Please give back word for word the lines of the material below between the line containing "master / count" and the line containing "## layer usage", inclusive.

━━━━

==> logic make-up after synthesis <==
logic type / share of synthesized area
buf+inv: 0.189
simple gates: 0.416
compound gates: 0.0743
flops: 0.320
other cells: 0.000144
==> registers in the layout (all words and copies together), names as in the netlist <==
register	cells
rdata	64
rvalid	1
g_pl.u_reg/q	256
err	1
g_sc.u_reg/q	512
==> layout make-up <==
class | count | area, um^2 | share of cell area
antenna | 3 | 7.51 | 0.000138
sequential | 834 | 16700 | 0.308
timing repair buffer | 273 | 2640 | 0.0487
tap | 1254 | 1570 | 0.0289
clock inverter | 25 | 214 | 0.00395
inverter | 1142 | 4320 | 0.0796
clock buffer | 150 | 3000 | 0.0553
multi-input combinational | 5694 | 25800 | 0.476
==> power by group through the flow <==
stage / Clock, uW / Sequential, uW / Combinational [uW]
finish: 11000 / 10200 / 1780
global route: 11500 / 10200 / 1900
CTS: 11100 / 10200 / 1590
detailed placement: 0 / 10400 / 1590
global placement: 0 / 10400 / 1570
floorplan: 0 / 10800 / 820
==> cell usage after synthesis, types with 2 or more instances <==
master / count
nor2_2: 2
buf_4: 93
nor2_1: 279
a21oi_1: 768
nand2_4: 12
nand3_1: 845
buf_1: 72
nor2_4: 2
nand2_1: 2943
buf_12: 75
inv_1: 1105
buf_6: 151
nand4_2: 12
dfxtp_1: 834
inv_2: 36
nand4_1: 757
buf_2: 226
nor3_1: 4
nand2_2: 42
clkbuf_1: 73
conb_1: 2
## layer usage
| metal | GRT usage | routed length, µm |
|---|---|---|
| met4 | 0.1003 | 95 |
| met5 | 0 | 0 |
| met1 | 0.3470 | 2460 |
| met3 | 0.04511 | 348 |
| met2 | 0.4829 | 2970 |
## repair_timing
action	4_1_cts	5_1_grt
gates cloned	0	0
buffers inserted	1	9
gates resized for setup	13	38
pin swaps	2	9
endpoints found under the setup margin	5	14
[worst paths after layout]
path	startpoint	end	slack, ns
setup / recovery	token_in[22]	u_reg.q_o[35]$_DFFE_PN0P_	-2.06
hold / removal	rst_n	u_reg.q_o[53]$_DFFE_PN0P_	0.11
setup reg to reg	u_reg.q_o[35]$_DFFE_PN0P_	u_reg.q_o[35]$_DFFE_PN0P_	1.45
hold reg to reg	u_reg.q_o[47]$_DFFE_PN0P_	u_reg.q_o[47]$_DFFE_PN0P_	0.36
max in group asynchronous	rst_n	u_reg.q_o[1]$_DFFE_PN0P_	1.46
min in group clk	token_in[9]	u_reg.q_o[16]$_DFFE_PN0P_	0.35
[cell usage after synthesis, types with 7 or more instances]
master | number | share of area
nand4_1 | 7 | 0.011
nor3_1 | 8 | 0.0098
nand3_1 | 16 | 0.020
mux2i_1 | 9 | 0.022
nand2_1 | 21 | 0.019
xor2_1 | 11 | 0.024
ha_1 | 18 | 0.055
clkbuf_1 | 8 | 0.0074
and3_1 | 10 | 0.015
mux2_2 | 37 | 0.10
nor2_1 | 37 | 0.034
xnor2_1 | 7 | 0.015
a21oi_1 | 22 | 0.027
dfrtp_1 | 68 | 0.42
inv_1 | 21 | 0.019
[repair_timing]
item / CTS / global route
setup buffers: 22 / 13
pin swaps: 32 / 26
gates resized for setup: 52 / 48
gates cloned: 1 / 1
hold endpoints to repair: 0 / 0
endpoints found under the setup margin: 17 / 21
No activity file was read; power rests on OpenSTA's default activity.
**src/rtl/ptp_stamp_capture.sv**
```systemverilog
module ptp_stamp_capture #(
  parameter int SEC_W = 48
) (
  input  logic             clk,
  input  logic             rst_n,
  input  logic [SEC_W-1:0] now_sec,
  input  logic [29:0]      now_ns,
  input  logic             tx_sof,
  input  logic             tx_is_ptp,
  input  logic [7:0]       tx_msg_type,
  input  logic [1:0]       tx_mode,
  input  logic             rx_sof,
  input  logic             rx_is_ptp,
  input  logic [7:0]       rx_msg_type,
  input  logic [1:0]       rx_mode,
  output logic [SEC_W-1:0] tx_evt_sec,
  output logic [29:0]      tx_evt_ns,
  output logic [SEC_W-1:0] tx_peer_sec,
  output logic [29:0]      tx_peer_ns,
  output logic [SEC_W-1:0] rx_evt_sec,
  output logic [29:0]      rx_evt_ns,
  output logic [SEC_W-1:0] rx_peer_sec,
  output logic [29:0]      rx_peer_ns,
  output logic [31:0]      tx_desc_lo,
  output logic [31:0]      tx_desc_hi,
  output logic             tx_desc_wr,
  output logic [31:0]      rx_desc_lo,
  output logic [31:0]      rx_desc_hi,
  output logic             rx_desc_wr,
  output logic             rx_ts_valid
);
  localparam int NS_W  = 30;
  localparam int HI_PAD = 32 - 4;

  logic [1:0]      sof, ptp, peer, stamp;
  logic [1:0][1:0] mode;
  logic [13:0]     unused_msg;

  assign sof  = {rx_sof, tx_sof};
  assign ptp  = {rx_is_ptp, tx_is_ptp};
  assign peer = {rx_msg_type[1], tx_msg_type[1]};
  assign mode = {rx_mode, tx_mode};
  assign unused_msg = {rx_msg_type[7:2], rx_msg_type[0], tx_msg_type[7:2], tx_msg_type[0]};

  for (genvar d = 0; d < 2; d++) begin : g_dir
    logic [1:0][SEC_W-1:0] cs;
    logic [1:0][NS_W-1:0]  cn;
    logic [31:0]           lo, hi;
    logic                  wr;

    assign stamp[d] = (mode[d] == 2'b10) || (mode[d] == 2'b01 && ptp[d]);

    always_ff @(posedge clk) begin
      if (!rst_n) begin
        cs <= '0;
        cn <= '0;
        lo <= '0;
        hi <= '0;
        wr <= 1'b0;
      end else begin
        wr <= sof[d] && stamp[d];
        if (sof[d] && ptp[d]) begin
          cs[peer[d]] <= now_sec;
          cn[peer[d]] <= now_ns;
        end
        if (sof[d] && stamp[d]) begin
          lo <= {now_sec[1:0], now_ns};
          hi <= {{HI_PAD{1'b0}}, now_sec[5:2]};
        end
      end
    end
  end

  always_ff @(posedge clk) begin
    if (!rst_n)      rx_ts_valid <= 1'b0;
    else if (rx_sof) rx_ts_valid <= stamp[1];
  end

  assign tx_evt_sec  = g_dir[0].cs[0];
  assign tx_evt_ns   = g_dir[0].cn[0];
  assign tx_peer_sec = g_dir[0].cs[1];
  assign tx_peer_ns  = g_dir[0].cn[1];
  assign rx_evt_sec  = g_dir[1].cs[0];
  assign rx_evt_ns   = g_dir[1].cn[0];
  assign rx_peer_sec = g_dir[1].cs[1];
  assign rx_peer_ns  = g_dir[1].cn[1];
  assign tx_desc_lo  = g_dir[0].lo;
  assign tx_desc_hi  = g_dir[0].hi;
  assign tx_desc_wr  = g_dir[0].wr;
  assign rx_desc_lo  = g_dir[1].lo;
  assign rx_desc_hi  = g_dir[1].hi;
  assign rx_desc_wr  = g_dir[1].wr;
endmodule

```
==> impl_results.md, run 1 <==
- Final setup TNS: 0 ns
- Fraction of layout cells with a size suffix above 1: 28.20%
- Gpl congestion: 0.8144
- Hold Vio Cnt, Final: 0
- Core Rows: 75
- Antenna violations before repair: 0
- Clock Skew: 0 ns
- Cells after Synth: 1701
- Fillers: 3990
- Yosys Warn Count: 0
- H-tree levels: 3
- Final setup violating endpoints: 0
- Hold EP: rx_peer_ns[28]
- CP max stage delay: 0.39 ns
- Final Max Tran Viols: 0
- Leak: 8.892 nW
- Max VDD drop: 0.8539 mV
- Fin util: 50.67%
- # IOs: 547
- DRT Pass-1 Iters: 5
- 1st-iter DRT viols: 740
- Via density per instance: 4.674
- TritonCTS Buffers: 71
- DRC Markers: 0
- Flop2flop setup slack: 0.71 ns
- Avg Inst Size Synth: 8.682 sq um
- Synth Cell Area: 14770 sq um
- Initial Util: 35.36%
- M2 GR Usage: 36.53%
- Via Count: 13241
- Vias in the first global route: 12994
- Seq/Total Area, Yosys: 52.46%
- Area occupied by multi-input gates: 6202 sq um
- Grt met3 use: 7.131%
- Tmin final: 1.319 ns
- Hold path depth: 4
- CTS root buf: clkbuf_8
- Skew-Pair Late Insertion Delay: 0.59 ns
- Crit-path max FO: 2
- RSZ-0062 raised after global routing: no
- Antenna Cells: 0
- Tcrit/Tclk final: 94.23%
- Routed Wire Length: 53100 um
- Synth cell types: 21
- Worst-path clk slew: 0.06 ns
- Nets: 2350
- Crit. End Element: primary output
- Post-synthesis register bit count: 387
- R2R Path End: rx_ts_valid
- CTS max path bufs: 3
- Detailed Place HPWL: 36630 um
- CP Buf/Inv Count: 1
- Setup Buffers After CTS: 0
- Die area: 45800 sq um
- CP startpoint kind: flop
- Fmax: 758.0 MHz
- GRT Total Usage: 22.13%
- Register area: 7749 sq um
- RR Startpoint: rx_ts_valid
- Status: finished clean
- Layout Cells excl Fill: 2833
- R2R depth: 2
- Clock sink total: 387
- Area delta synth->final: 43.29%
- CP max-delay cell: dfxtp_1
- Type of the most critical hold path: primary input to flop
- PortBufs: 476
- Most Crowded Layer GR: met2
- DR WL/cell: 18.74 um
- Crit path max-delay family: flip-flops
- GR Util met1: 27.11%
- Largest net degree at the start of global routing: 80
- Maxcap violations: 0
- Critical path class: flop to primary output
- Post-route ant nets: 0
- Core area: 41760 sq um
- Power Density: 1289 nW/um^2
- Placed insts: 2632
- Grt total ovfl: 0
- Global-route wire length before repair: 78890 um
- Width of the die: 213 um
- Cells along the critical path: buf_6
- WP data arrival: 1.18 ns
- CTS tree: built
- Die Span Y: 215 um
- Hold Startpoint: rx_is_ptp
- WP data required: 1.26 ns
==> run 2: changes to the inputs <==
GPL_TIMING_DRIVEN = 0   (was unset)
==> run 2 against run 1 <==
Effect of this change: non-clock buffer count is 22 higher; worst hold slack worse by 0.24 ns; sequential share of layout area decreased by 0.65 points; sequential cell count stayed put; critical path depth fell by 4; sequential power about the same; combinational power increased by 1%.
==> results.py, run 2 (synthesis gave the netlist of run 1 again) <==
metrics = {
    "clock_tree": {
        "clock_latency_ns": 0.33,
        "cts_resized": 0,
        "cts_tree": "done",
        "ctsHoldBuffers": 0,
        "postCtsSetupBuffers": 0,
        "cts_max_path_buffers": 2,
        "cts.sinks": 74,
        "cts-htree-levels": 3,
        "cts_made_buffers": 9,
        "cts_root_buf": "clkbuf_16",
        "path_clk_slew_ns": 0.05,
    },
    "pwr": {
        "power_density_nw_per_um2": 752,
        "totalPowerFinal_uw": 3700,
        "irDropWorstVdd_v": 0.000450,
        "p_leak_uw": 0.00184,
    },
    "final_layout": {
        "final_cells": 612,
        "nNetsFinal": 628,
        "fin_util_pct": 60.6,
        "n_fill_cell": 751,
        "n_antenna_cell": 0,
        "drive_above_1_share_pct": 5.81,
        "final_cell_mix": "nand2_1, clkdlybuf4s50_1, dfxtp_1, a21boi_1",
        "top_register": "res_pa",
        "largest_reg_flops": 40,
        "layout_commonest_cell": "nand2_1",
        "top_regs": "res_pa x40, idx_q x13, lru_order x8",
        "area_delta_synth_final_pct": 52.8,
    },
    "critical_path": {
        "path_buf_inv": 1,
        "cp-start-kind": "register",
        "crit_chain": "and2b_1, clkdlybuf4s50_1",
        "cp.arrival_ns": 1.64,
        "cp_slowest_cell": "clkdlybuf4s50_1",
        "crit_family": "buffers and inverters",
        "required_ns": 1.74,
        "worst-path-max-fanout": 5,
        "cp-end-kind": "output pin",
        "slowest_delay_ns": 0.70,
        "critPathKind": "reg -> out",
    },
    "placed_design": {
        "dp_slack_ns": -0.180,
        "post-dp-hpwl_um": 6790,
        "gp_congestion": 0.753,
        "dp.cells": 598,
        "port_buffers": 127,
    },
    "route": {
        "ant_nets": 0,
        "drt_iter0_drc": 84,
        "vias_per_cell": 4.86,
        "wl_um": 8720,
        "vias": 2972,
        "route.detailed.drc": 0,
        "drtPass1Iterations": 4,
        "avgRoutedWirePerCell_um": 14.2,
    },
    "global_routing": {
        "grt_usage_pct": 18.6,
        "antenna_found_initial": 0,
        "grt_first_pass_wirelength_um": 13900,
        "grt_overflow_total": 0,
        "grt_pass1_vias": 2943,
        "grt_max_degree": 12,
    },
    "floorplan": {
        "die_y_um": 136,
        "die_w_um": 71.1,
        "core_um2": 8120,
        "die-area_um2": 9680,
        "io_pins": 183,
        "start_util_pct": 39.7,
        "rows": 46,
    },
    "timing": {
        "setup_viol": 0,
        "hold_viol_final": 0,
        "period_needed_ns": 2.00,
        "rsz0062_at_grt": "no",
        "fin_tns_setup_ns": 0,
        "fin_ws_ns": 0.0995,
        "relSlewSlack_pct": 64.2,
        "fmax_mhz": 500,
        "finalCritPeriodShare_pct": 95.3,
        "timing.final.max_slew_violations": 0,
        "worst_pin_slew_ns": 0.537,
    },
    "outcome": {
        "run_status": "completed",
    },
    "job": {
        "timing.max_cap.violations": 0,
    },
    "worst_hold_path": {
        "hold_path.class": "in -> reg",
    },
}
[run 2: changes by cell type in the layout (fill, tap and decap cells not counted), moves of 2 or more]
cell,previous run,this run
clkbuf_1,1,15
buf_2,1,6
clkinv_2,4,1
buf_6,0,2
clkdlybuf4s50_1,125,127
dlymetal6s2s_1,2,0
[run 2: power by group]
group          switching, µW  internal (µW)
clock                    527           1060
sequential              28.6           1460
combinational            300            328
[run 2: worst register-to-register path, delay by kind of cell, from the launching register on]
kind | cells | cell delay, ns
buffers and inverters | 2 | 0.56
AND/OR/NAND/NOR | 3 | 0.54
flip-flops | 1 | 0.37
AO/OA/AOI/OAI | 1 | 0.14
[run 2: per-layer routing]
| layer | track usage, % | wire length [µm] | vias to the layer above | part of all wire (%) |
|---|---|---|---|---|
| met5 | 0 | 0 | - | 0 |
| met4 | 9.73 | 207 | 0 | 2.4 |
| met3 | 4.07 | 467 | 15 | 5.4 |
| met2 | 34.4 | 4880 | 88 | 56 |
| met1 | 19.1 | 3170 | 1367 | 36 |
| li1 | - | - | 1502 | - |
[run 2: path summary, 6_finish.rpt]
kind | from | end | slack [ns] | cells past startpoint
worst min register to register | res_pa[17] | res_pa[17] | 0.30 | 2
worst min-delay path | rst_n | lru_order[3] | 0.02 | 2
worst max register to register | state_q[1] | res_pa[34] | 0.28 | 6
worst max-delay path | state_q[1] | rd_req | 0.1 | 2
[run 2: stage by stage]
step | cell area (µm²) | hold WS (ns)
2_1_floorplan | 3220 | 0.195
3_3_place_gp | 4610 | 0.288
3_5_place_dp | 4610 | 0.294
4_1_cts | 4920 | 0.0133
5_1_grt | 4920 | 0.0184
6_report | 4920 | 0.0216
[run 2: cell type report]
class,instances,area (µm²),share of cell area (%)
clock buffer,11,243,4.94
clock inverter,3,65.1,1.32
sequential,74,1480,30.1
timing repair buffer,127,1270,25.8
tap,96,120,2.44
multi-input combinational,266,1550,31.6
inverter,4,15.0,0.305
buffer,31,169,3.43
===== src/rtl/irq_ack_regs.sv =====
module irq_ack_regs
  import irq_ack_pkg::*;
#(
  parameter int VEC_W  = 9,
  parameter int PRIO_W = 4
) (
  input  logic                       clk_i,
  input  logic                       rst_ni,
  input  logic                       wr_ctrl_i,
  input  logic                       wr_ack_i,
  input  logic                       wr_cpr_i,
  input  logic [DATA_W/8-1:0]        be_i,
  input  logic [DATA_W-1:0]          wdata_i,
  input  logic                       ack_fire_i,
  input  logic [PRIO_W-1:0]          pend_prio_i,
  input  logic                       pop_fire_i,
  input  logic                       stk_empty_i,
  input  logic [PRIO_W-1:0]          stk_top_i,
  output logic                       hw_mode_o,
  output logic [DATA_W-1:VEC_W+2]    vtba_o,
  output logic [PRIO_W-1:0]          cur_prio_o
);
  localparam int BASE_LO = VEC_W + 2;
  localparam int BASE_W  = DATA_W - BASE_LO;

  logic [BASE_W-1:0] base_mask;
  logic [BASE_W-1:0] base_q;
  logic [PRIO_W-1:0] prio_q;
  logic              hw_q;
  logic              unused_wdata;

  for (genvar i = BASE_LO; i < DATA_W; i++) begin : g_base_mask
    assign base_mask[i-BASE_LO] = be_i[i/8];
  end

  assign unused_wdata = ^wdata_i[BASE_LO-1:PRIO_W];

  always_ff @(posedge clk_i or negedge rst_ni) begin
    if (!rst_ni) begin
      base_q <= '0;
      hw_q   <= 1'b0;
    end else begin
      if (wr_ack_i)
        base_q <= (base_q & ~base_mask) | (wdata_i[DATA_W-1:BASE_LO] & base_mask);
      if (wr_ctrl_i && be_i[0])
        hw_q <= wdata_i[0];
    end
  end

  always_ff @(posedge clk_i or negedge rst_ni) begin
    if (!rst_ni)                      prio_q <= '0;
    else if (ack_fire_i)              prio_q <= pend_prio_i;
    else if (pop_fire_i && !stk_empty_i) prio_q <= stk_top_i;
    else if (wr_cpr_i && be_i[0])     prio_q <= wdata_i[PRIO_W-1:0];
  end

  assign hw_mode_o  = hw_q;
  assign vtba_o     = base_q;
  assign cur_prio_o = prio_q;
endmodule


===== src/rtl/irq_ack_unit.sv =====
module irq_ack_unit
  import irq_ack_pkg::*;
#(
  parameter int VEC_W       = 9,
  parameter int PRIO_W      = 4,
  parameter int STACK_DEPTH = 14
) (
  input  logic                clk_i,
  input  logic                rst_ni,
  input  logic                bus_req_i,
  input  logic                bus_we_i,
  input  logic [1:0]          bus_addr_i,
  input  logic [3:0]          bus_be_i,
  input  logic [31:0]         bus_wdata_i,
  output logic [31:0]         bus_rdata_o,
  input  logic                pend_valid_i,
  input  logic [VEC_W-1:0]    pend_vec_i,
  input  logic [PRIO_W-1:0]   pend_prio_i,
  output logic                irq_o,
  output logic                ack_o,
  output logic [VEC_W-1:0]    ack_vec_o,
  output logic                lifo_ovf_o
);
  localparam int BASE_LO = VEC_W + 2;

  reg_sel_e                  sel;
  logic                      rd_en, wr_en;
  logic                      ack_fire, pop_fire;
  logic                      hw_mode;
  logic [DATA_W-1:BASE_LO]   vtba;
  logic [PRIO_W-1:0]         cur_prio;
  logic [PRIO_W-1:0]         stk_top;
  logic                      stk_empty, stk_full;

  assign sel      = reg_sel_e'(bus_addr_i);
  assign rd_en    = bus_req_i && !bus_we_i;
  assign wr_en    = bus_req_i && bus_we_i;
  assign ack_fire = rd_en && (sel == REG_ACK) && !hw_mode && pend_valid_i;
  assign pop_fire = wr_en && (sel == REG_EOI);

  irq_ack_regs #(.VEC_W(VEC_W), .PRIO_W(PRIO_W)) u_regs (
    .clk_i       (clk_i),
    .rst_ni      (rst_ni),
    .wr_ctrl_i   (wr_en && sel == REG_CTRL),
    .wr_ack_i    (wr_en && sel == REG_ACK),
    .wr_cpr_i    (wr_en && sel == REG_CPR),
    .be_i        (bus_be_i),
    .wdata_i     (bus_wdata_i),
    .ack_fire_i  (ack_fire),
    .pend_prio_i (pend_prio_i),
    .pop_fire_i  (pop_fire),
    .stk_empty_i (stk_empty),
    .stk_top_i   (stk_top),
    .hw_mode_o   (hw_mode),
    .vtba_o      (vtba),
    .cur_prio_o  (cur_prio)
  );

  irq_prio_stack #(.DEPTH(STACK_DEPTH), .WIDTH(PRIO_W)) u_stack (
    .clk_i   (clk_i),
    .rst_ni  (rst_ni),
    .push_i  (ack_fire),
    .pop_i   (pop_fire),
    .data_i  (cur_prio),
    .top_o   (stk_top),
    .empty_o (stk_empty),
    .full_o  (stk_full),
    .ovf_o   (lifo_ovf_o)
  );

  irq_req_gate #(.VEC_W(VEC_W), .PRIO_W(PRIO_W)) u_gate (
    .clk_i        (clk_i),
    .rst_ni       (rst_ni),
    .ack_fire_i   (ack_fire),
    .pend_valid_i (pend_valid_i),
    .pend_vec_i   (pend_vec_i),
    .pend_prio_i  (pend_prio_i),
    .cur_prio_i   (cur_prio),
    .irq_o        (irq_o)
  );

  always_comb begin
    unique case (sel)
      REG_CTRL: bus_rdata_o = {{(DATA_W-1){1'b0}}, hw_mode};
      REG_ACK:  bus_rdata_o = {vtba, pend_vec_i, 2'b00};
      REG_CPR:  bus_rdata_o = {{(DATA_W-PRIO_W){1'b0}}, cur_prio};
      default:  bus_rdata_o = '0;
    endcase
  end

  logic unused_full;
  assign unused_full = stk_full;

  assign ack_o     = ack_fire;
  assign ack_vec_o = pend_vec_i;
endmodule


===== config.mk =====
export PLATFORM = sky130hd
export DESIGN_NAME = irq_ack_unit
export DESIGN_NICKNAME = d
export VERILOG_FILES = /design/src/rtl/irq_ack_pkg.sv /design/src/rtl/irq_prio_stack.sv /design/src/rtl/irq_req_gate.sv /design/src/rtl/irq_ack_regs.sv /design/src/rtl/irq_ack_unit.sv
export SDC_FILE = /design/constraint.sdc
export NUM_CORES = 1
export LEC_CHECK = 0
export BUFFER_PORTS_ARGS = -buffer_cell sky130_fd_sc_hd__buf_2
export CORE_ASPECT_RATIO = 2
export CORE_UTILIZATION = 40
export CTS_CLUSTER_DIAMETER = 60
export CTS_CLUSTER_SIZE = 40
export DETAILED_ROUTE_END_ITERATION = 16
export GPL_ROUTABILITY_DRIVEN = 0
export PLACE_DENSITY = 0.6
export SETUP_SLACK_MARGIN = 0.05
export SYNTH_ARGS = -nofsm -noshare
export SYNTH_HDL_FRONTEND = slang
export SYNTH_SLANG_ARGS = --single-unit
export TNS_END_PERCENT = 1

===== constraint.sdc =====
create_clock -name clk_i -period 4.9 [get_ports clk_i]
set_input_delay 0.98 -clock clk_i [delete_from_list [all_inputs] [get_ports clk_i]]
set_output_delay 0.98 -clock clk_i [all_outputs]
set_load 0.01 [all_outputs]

━━━━

## WRITTEN RESPONSE
master / count
nor2_2: 2
buf_4: 93
nor2_1: 279
a21oi_1: 768
nand2_4: 12
nand3_1: 845
buf_1: 72
nor2_4: 2
nand2_1: 2943
buf_12: 75
inv_1: 1105
buf_6: 151
nand4_2: 12
dfxtp_1: 834
inv_2: 36
nand4_1: 757
buf_2: 226
nor3_1: 4
nand2_2: 42
clkbuf_1: 73
conb_1: 2
## layer usage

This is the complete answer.